A 6-year-old boy weighing 20 kg of American Society of Anesthesiologists status II presented with complex partial seizures refractory to medical treatment for epilepsy surgery. He was scheduled for anterior temporal lobectomy and amygdalohippocampectomy and was on preoperative antiepileptic medications, including topiramate, oxcarbazepine, and clobazam. He had no history of fever, weight loss, endocrine dysfunction, or drug allergy.

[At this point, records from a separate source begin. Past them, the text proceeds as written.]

===== config.mk =====
export PLATFORM = sky130hd
export DESIGN_NAME = cmd_header_decoder
export DESIGN_NICKNAME = d
export VERILOG_FILES = /design/src/rtl/cmd_decode_pkg.sv /design/src/rtl/cmd_header_decoder.sv /design/src/rtl/blit_opcode_map.sv /design/src/rtl/codec_opcode_map.sv
export SDC_FILE = /design/constraint.sdc
export NUM_CORES = 1
export LEC_CHECK = 0
export BUFFER_PORTS_ARGS = -buffer_cell sky130_fd_sc_hd__buf_2
export CAP_MARGIN = 10
export CORE_MARGIN = 3
export CORE_UTILIZATION = 52
export CTS_BUF_LIST = sky130_fd_sc_hd__clkbuf_4 sky130_fd_sc_hd__clkbuf_8
export CTS_CLUSTER_SIZE = 16
export DETAILED_ROUTE_END_ITERATION = 12
export HOLD_SLACK_MARGIN = 0.05
export PLACE_DENSITY = 0.82
export SYNTH_ARGS = -nofsm -noshare
export SYNTH_HDL_FRONTEND = slang
export SYNTH_SLANG_ARGS = --single-unit

===== constraint.sdc =====
create_clock -name CLOCK_IN -period 2 [get_ports CLOCK_IN]
set_clock_uncertainty 0.2 [all_clocks]
set_input_delay 0.1 -clock CLOCK_IN [delete_from_list [all_inputs] [get_ports CLOCK_IN]]
set_output_delay 0.1 -clock CLOCK_IN [all_outputs]
set_load 0.02 [all_outputs]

On the day of surgery, after attaching standard pre-induction monitors, anesthesia was induced with glycopyrrolate 0.1 mg, thiopentone 5 mg/kg, fentanyl 2 µg/kg, and vecuronium 0.1 mg/kg. Following intubation, anesthesia was maintained with sevoflurane in oxygen: air mixture. Additionally, invasive blood pressure, end-tidal carbon dioxide (EtCO₂), nasopharyngeal temperature, and urine output were monitored. The baseline temperature was noted as 36.8°C. A forced-air warmer (3M Bair Hugger Model 775) set at 37°C was used to avoid hypothermia. A few minutes post-induction, we noted a rapid rise in temperature, reaching up to 40°C within the next 30 minutes. During this episode, there was a marginal increase in the heart rate from 68 to 82 bpm with an increase in blood pressure from 110/72 to 130/80 mm Hg and EtCO₂ from 38 to 40 mm Hg. On examination, the patient did not have any rashes, and the arterial blood gas showed pH: 7.31, paO₂: 174, paCO₂: 39, HCO3: 20, and lactate: 1.9. The electrolytes and urine output were within normal limits.

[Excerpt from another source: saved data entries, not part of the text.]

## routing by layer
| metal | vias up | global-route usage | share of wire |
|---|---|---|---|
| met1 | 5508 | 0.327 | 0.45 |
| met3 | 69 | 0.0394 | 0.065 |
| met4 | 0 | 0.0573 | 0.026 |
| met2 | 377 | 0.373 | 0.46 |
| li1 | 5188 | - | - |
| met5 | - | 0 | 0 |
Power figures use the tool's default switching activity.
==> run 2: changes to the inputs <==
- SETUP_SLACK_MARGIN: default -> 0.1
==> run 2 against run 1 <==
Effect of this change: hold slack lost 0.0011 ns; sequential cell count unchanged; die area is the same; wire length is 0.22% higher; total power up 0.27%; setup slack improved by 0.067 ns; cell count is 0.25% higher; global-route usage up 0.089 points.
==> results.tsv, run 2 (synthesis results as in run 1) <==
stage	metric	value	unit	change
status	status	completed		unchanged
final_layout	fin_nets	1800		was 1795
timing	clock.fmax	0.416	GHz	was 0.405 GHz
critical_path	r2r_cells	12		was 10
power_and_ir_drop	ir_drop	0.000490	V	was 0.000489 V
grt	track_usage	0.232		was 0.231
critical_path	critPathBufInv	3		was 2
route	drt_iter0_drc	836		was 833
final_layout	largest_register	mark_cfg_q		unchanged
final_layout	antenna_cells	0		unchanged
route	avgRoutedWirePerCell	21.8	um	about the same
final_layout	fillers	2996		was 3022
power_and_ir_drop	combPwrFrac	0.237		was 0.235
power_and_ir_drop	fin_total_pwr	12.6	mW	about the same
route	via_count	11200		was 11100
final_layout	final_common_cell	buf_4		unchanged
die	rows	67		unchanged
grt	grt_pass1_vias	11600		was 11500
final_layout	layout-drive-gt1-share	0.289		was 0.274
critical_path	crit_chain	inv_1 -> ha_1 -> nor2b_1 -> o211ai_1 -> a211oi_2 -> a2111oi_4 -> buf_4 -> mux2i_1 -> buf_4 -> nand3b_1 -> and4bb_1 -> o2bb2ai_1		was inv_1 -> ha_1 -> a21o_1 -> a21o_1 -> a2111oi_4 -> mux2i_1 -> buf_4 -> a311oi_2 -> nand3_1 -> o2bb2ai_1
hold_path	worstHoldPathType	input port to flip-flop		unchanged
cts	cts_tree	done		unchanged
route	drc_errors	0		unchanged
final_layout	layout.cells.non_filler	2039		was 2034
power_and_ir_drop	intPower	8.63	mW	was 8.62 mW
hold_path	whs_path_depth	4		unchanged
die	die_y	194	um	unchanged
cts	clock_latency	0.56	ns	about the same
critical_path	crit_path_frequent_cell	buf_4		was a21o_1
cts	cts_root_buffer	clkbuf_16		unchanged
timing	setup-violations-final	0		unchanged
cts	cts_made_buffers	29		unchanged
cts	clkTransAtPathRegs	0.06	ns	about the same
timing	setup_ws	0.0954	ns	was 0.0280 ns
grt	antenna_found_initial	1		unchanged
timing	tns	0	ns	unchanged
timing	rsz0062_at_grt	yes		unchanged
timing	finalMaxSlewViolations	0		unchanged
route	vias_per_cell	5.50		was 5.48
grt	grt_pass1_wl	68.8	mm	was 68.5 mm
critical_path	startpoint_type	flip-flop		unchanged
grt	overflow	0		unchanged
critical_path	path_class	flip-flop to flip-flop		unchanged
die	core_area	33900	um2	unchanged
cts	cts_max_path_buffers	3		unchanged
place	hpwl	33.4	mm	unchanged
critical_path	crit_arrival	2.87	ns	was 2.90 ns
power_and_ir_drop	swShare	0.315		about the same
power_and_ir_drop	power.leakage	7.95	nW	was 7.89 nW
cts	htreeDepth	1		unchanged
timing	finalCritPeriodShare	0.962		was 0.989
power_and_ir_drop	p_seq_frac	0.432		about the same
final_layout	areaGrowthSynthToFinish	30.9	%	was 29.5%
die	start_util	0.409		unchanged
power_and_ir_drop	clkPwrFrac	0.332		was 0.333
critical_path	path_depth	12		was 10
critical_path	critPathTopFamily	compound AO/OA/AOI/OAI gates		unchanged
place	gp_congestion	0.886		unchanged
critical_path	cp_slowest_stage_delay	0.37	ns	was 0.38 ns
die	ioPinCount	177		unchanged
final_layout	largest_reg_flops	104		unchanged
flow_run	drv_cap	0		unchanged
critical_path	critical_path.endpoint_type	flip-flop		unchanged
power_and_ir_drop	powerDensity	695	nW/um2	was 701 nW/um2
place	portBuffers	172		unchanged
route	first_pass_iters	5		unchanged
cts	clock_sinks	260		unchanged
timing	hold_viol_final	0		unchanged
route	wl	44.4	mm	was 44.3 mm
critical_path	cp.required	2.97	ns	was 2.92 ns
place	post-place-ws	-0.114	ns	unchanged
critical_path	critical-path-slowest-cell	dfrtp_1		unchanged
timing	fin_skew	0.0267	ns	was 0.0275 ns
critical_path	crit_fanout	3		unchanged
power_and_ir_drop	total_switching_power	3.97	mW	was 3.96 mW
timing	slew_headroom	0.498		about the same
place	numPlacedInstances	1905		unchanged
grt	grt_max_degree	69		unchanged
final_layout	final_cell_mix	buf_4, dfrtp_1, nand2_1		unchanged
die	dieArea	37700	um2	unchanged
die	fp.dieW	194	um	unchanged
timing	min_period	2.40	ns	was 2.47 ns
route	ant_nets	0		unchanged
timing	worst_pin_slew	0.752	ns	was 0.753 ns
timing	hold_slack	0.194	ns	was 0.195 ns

The patient was immediately exposed to ambient room temperature (21°C), and the forced-air warmer was turned off. As we suspected malignant hyperthermia (MH), anesthesia was switched to total intravenous anesthesia (TIVA) with propofol. Intravenous paracetamol of 15 mg/kg and 250 mL of cold saline (4°C) were administered to address the hyperthermia, following which the temperature slowly returned to 37°C over the next 30 minutes. Since it was an isolated episode of transient hyperthermia with normal hemodynamic parameters, it was decided to proceed with the surgery after discussion with the surgical team. Post-craniotomy, the brain was lax as there was no underlying pathology causing raised intracranial pressure and the body temperature remained at 37°C till extubation. The rest of the surgery was uneventful, and the reversal of muscle relaxation was done with neostigmine and glycopyrrolate before extubation. Five minutes post-extubation, the patient developed a similar episode of a rapid rise in temperature up to 40°C, which returned to the baseline of 36.9°C after 30 minutes. Hyperthermia episode was managed with inj. paracetamol of 15 mL/kg, 250 mL of cold saline, and cooling blanket with the forced-air warmer set at 32°C. The drug chart was reviewed, and the patient was found to be on topiramate, and we suspected interaction with glycopyrrolate. The patient was shifted to the intensive care unit and had no further episodes of hyperthermia.

Discussion

Hyperthermia, defined as an elevation of body temperature >37.5°C, is due to failed thermoregulation (heat generated greatly exceeds heat dissipated) and should be differentiated from fever with an alteration hypothalamic set point.[1] The common causes of intraoperative hyperthermia are drug reaction, sepsis, thyroid storm, transfusion reaction, increased heat delivery by patient warmers, MH, and neuroleptic malignant syndrome.[1] [2] Sellar suprasellar pathologies, hypothalamic injuries, intraventricular hemorrhages, and strokes are the common causes of central fever encountered in neurosurgical settings.[2] [3]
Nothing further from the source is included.